Neural at ArchEHR-QA 2026: One Method Fits All: Unified Prompt Optimization for Clinical QA over EHRs
Abrar Majeedi, Viswanatha Reddy Gajjala, Sai Prasanna Teja Reddy Bogireddy, Siddhant Rai
TLDR
Neural1.5 uses modular prompt optimization and self-consistency to achieve strong results in clinical QA over EHRs, ranking second overall.
Key contributions
- Introduces Neural1.5, a modular approach for clinical QA over EHRs across four subtasks.
- Employs DSPy's MIPROv2 optimizer for automated, per-stage prompt optimization.
- Utilizes self-consistency voting and stage-specific verification to enhance output reliability.
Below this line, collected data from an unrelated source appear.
[src/rtl/imm_gen_pipe.sv]
// RISC-V immediate generator feeding a DEPTH-entry output buffer.
// Every output, head data included, comes straight from a register.
module imm_gen_pipe #(
    parameter int unsigned XLEN  = 32,
    parameter int unsigned DEPTH = 2
) (
    input  logic                         clk,
    input  logic                         rstn,
    input  logic                         flush,
    input  logic                         in_valid,
    output logic                         in_ready,
    input  logic [31:0]                  in_ins,
    output logic                         out_valid,
    input  logic                         out_ready,
    output logic [XLEN-1:0]              out_imm,
    output logic [2:0]                   out_fmt,
    output logic                         out_ill,
    output logic [31:0]                  out_ins,
    output logic [$clog2(DEPTH+1)-1:0]   level
);

    localparam int unsigned LW = $clog2(DEPTH + 1);
    localparam int unsigned PW = $clog2(DEPTH);

    localparam logic [2:0] FMT_NONE = 3'd0;
    localparam logic [2:0] FMT_I    = 3'd1;
    localparam logic [2:0] FMT_S    = 3'd2;
    localparam logic [2:0] FMT_B    = 3'd3;
    localparam logic [2:0] FMT_U    = 3'd4;
    localparam logic [2:0] FMT_J    = 3'd5;
    localparam logic [2:0] FMT_ZIMM = 3'd6;
    localparam logic [2:0] FMT_ILL  = 3'd7;

    localparam logic [6:0] OPC_LOAD      = 7'b0000011;
    localparam logic [6:0] OPC_JALR      = 7'b1100111;
    localparam logic [6:0] OPC_FENCE     = 7'b0001111;
    localparam logic [6:0] OPC_STORE     = 7'b0100011;
    localparam logic [6:0] OPC_BRANCH    = 7'b1100011;
    localparam logic [6:0] OPC_JAL       = 7'b1101111;
    localparam logic [6:0] OPC_LUI       = 7'b0110111;
    localparam logic [6:0] OPC_AUIPC     = 7'b0010111;
    localparam logic [6:0] OPC_OP_IMM    = 7'b0010011;
    localparam logic [6:0] OPC_OP_IMM_32 = 7'b0011011;
    localparam logic [6:0] OPC_OP        = 7'b0110011;
    localparam logic [6:0] OPC_OP_32     = 7'b0111011;
    localparam logic [6:0] OPC_SYSTEM    = 7'b1110011;

    typedef struct packed {
        logic [31:0]     ins;
        logic [XLEN-1:0] imm;
        logic [2:0]      fmt;
        logic            ill;
    } entry_t;

    entry_t          r_mem [DEPTH];
    entry_t          r_head;
    logic [PW-1:0]   r_wr_ptr;
    logic [PW-1:0]   r_rd_ptr;
    logic [LW-1:0]   r_level;
    logic            r_in_ready;
    logic            r_out_valid;

    logic [XLEN-1:0] w_imm;
    logic [2:0]      w_fmt;
    logic [2:0]      w_funct3;
    logic            w_is_shift;
    entry_t          w_dec;
    logic            w_push;
    logic            w_pop;
    logic [PW-1:0]   w_rd_nxt;
    logic [LW-1:0]   w_level_nxt;
    entry_t          w_head_nxt;

    assign w_funct3   = in_ins[14:12];
    assign w_is_shift = (w_funct3 == 3'b001) || (w_funct3 == 3'b101);

    // Immediate decode; anything not matched falls through as illegal with imm 0.
    always_comb begin
        w_imm = '0;
        w_fmt = FMT_ILL;
        if (in_ins[1:0] == 2'b11) begin
            case (in_ins[6:0])
                OPC_LOAD, OPC_JALR, OPC_FENCE: begin
                    w_imm = XLEN'($signed(in_ins[31:20]));
                    w_fmt = FMT_I;
                end
                OPC_STORE: begin
                    w_imm = XLEN'($signed({in_ins[31:25], in_ins[11:7]}));
                    w_fmt = FMT_S;
                end
                OPC_BRANCH: begin
                    w_imm = XLEN'($signed({in_ins[31], in_ins[7], in_ins[30:25],
                                           in_ins[11:8], 1'b0}));
                    w_fmt = FMT_B;
                end
                OPC_JAL: begin
                    w_imm = XLEN'($signed({in_ins[31], in_ins[19:12], in_ins[20],
                                           in_ins[30:21], 1'b0}));
                    w_fmt = FMT_J;
                end
                OPC_LUI, OPC_AUIPC: begin
                    w_imm = XLEN'($signed({in_ins[31:12], 12'b0}));
                    w_fmt = FMT_U;
                end
                OPC_OP_IMM: begin
                    if (!w_is_shift) begin
                        w_imm = XLEN'($signed(in_ins[31:20]));
                        w_fmt = FMT_I;
                    end else if (XLEN == 64) begin
                        w_imm = XLEN'(in_ins[25:20]);
                        w_fmt = FMT_I;
                    end else if (!in_ins[25]) begin
                        w_imm = XLEN'(in_ins[24:20]);
                        w_fmt = FMT_I;
                    end
                end
                OPC_OP_IMM_32: begin
                    if (XLEN == 64) begin
                        w_imm = w_is_shift ? XLEN'(in_ins[24:20])
                                           : XLEN'($signed(in_ins[31:20]));
                        w_fmt = FMT_I;
                    end
                end
                OPC_OP: begin
                    w_fmt = FMT_NONE;
                end
                OPC_OP_32: begin
                    if (XLEN == 64) begin
                        w_fmt = FMT_NONE;
                    end
                end
                OPC_SYSTEM: begin
                    case (w_funct3)
                        3'b000: w_fmt = FMT_NONE;
                        3'b001, 3'b010, 3'b011: begin
                            w_imm = XLEN'(in_ins[31:20]);
                            w_fmt = FMT_I;
                        end
                        3'b101, 3'b110, 3'b111: begin
                            w_imm = XLEN'(in_ins[19:15]);
                            w_fmt = FMT_ZIMM;
                        end
                        default: w_fmt = FMT_ILL;
                    endcase
                end
                default: w_fmt = FMT_ILL;
            endcase
        end
    end

    always_comb begin
        w_dec     = '0;
        w_dec.ins = in_ins;
        w_dec.imm = w_imm;
        w_dec.fmt = w_fmt;
        w_dec.ill = (w_fmt == FMT_ILL);
    end

    assign w_push      = in_valid & r_in_ready & ~flush;
    assign w_pop       = r_out_valid & out_ready & ~flush;
    assign w_rd_nxt    = w_pop ? r_rd_ptr + PW'(1) : r_rd_ptr;
    assign w_level_nxt = r_level + LW'(w_push) - LW'(w_pop);

    // Head after this edge: empty -> zeros, bypass when the push lands in an emptied buffer.
    always_comb begin
        w_head_nxt = '0;
        if (w_level_nxt == '0) begin
            w_head_nxt = '0;
        end else if (r_level == LW'(w_pop)) begin
            w_head_nxt = w_dec;
        end else begin
            w_head_nxt = r_mem[w_rd_nxt];
        end
    end

    always_ff @(posedge clk or negedge rstn) begin
        if (!rstn) begin
            for (int unsigned i = 0; i < DEPTH; i++) begin
                r_mem[i] <= '0;
            end
            r_head      <= '0;
            r_wr_ptr    <= '0;
            r_rd_ptr    <= '0;
            r_level     <= '0;
            r_in_ready  <= 1'b1;
            r_out_valid <= 1'b0;
        end else if (flush) begin
            r_head      <= '0;
            r_wr_ptr    <= '0;
            r_rd_ptr    <= '0;
            r_level     <= '0;
            r_in_ready  <= 1'b1;
            r_out_valid <= 1'b0;
        end else begin
            if (w_push) begin
                r_mem[r_wr_ptr] <= w_dec;
                r_wr_ptr        <= r_wr_ptr + PW'(1);
            end
            r_rd_ptr    <= w_rd_nxt;
            r_level     <= w_level_nxt;
            r_in_ready  <= (w_level_nxt != LW'(DEPTH));
            r_out_valid <= (w_level_nxt != '0);
            r_head      <= w_head_nxt;
        end
    end

    assign in_ready  = r_in_ready;
    assign out_valid = r_out_valid;
    assign level     = r_level;
    assign out_imm   = r_head.imm;
    assign out_fmt   = r_head.fmt;
    assign out_ill   = r_head.ill;
    assign out_ins   = r_head.ins;

endmodule

[config.mk]
export PLATFORM = sky130hd
export DESIGN_NAME = imm_gen_pipe
export DESIGN_NICKNAME = d
export VERILOG_FILES = /design/src/rtl/imm_gen_pipe.sv
export SDC_FILE = /design/constraint.sdc
export NUM_CORES = 1
export LEC_CHECK = 0
export CAP_MARGIN = 20
export CORE_UTILIZATION = 49
export DETAILED_ROUTE_END_ITERATION = 10
export GPL_TIMING_DRIVEN = 0
export PLACE_DENSITY = 0.72
export SLEW_MARGIN = 20
export SYNTH_ARGS = -nofsm -noshare
export SYNTH_HDL_FRONTEND = slang
export SYNTH_SLANG_ARGS = --single-unit
[constraint.sdc]
create_clock -name clk -period 7 [get_ports clk]
set_input_delay 1.4 -clock clk [delete_from_list [all_inputs] [get_ports clk]]
set_output_delay 1.4 -clock clk [all_outputs]
set_load 0.005 [all_outputs]
==> flow_summary.json <==
{
  "yosysWarnings": 0,
  "slew_violations": 0,
  "first_global_vias": 7817,
  "num_rows": 49,
  "cpPeakStageDelay_ps": 650,
  "fin_nets": 1163,
  "timing.final.ws_setup_ps": 2510,
  "hold_buffers": 0,
  "arrival_ps": 4810,
  "cts_buffers": 23,
  "core_sq_um": 18200,
  "synth.top_cell.area_share_pct": 56.5,
  "ir_worst_vdd_v": 0.000203,
  "grt_max_degree": 75,
  "die_area_sq_um": 19400,
  "drt_wl_total_um": 27300,
  "syn_avg_cell_area_sq_um": 9.33,
  "leakage_nw": 5.17,
  "antenna_found_initial": 0,
  "crit_family": "buffers and inverters",
  "fillers": 1546,
  "drive_above_1_share_pct": 6.32,
  "power_density_nw_per_um2": 337,
  "clk_pin_slew_ps": 60,
  "synthArstFlopShare_pct": 100,
  "holdPathStages": 2,
  "root_buffer": "clkbuf_16",
  "fmax_mhz": 223,
  "total_power_w": 0.00384,
  "netlist_instances": 991,
  "slew_headroom_pct": 45.0,
  "synth.distinct_cells": 55,
  "htreeDepth": 1,
  "rsz0062_at_grt": "no",
  "fin_cells": 1368,
  "vias_per_cell": 5.89,
  "synth_top_area_cell": "dfrtp_1",
  "grt_pass1_wl_um": 43400,
  "clk_path_buf_depth": 3,
  "cp_num_buf_inv": 5,
  "worst_pin_slew_ps": 818,
  "ys_top_cells_by_area": "dfrtp_1 57%, nand2_1 14%, nor2_1 3.8%",
  "synthesis.nets": 1030,
  "wl_per_cell_um": 19.9,
  "status": "complete, no violations",
  "cp_num_cells": 11,
  "final_cell_mix": "333 x nand2_1, 209 x dfrtp_1, 105 x clkdlybuf4s50_1",
  "cts_tree": "built",
  "synthesis.area_sq_um": 9250,
  "synth_seq_area_share_pct": 56.8,
  "dieWidth_um": 139,
  "worstSetupEndpointType": "register",
  "worstSetupStartpointType": "primary input",
  "first_iter_violations": 706,
  "initial_core_util_pct": 50.8,
  "pre_cts_slack_ps": 2120,
  "io_buffers": 106,
  "finalSetupViolCount": 0,
  "ys_seq_elements": 210,
  "overflow": 0,
  "vias": 8058,
  "fin_crit_ps": 4490,
  "post_cts_buffers": 0,
  "drt-pass1-iter-count": 5,
  "cp.required_ps": 7320,
  "antenna_cells": 0,
  "cp_max_fo": 10,
  "crit_path_cell_trace": "clkdlybuf4s50_1, nand3b_4, inv_1, ha_1, inv_1, ha_1, xor3_1, o21bai_1, clkbuf_1, clkbuf_1, a211oi_1",
  "ant_nets": 0,
  "hold_viol": 0,
  "clkLatencyLatePin_ps": 510,
  "hp-class": "register to register",
  "cts.sinks": 210,
  "fp.dieH_um": 139,
  "gp_congestion": 0.891,
  "ios": 109,
  "skew_ps": 8.81,
  "syn2layout_area_growth_pct": 23.2,
  "hpwl_um": 18600,
  "cts_resized": 0,
  "placed_cells": 1328,
  "criticalPathCategory": "primary input to register",
  "slowest_stage": "clkdlybuf4s50_1",
  "min_period_over_period_pct": 64.1,
  "synth_edf_count": 0,
  "reg2regPathDepth": 11,
  "mostFrequentLayoutCell": "nand2_1",
  "post-route-drc-count": 0,
  "synth_ff_type": "dfrtp_1",
  "grt.total_usage_pct": 28.7,
  "cap_violations": 0
}
final timing paths:
path,slack (ps),end,start
min,470,r_mem[61],r_mem[61]
max,2510,out_fmt[2],flush
max in group asynchronous,5390,in_ready,rstn
min in group asynchronous,840,r_mem[50],rstn
max reg2reg,3460,out_fmt[2],in_ready
min reg2reg,470,r_mem[61],r_mem[61]
cell type report:
type,instances,area (sq um),area share [%]
Inverter,8,30.0,0.264
Sequential cell,210,5260,46.1
Tap cell,229,287,2.52
Timing Repair Buffer,108,1120,9.84
Clock buffer,38,692,6.07
Clock inverter,2,37.5,0.329
Multi-Input combinational cell,696,3620,31.8
Buffer,77,344,3.02
worst min-delay path: stages (launching register included):
cell     delay (ps)
dfrtp_1         340
nand2_1          50
nand2_1          60
sequential cells by signal, summed over array words and instances, names as in the netlist:
name,flops
out_ins,32
in_ready,1
r_wr_ptr,1
out_imm,32
out_valid,1
out_fmt,3
r_mem,136
r_rd_ptr,1
level,2
out_ill,1
synthesized netlist by cell type (2+ instances only):
master / number
nand2_1: 333
nand3b_1: 2
mux2_2: 4
o32a_1: 2
mux2i_1: 22
and3_1: 13
or2_2: 2
ha_1: 2
a21oi_1: 20
a311oi_1: 40
o21ai_0: 35
buf_2: 20
a22o_1: 4
clkbuf_1: 49
o22ai_1: 4
buf_1: 4
buf_6: 4
inv_1: 8
o211ai_1: 5
dfrtp_1: 209
a31oi_1: 43
or3_1: 2
nand2b_1: 7
a211oi_1: 4
nand3_1: 5
and2_1: 3
nor2b_1: 4
nor2_1: 94
nor3_1: 2
a221oi_1: 19
xnor2_1: 2
per-stage QoR:
step	utilization (%)	setup TNS, ps	hold WS (ps)	area [sq um]
2_1_floorplan	-	0	446	9250
3_3_place_gp	58.2	-871930	457	10600
3_5_place_dp	58.5	0	463	10700
4_1_cts	62.5	0	477	11400
5_1_grt	62.6	0	494	11400
6_report	62.6	0	473	11400
report_power, final:
| group | total [W] | internal, W | leakage, nW | switching [W] |
|---|---|---|---|---|
| clock | 0.00118 | 0.000706 | 0.351 | 0.000477 |
| combinational | 0.000984 | 0.000410 | 2.13 | 0.000575 |
| sequential | 0.00167 | 0.00152 | 2.69 | 0.000150 |
kinds of logic after synthesis:
kind of cell,Yosys count,synth area share (%)
compound gates,189,14.4
xor+xnor,5,0.839
fa+ha+maj,2,0.270
buf+inv,85,4.04
flops,210,56.8
mux,26,2.87
simple gates,474,20.8
metal layers:
layer	GRT usage [%]	part of all wire, %	up-vias
met3	5.06	7.9	58
li1	-	-	3647
met2	44.7	46	357
met4	10.4	3.5	0
met5	0	0	-
met1	40.5	43	3996
No activity file was read; power rests on OpenSTA's default activity.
- Achieved second overall rank in the ArchEHR-QA 2026 shared task, outperforming many fine-tuned models.
Why it matters
This paper demonstrates a cost-effective alternative to model fine-tuning for complex clinical QA. Its modular prompt optimization and self-consistency mechanisms offer a robust framework for improving accuracy and reliability in healthcare AI. This approach is significant for developing scalable and precise EHR-based QA systems.
Original Abstract
Automated question answering (QA) over electronic health records (EHRs) demands precise evidence retrieval, faithful answer generation, and explicit grounding of answers in clinical notes. In this work, we present Neural1.5, our method for the ArchEHR-QA 2026 shared task at CL4Health@LREC 2026, which comprises four subtasks: question interpretation, evidence identification, answer generation, and evidence alignment. Our approach decouples the task into independent, modular stages and employs DSPy"s MIPROv2 optimizer to automatically discover high-performing prompts, jointly tuning instructions and few-shot demonstrations for each stage. Within every stage, self-consistency voting over multiple stochastic inference runs suppresses spurious errors and improves reliability, while stage-specific verification mechanisms (e.g., self-reflection and chain-of-verification for alignment) further refine output quality. Among all teams that participated in all four subtasks, our method ranks second overall (mean rank 4.00), placing 4th, 1st, 4th, and 7th on Subtasks 1-4, respectively. These results demonstrate that systematic, per-stage prompt optimization combined with self-consistency mechanisms is a cost-effective alternative to model fine-tuning for multifaceted clinical QA.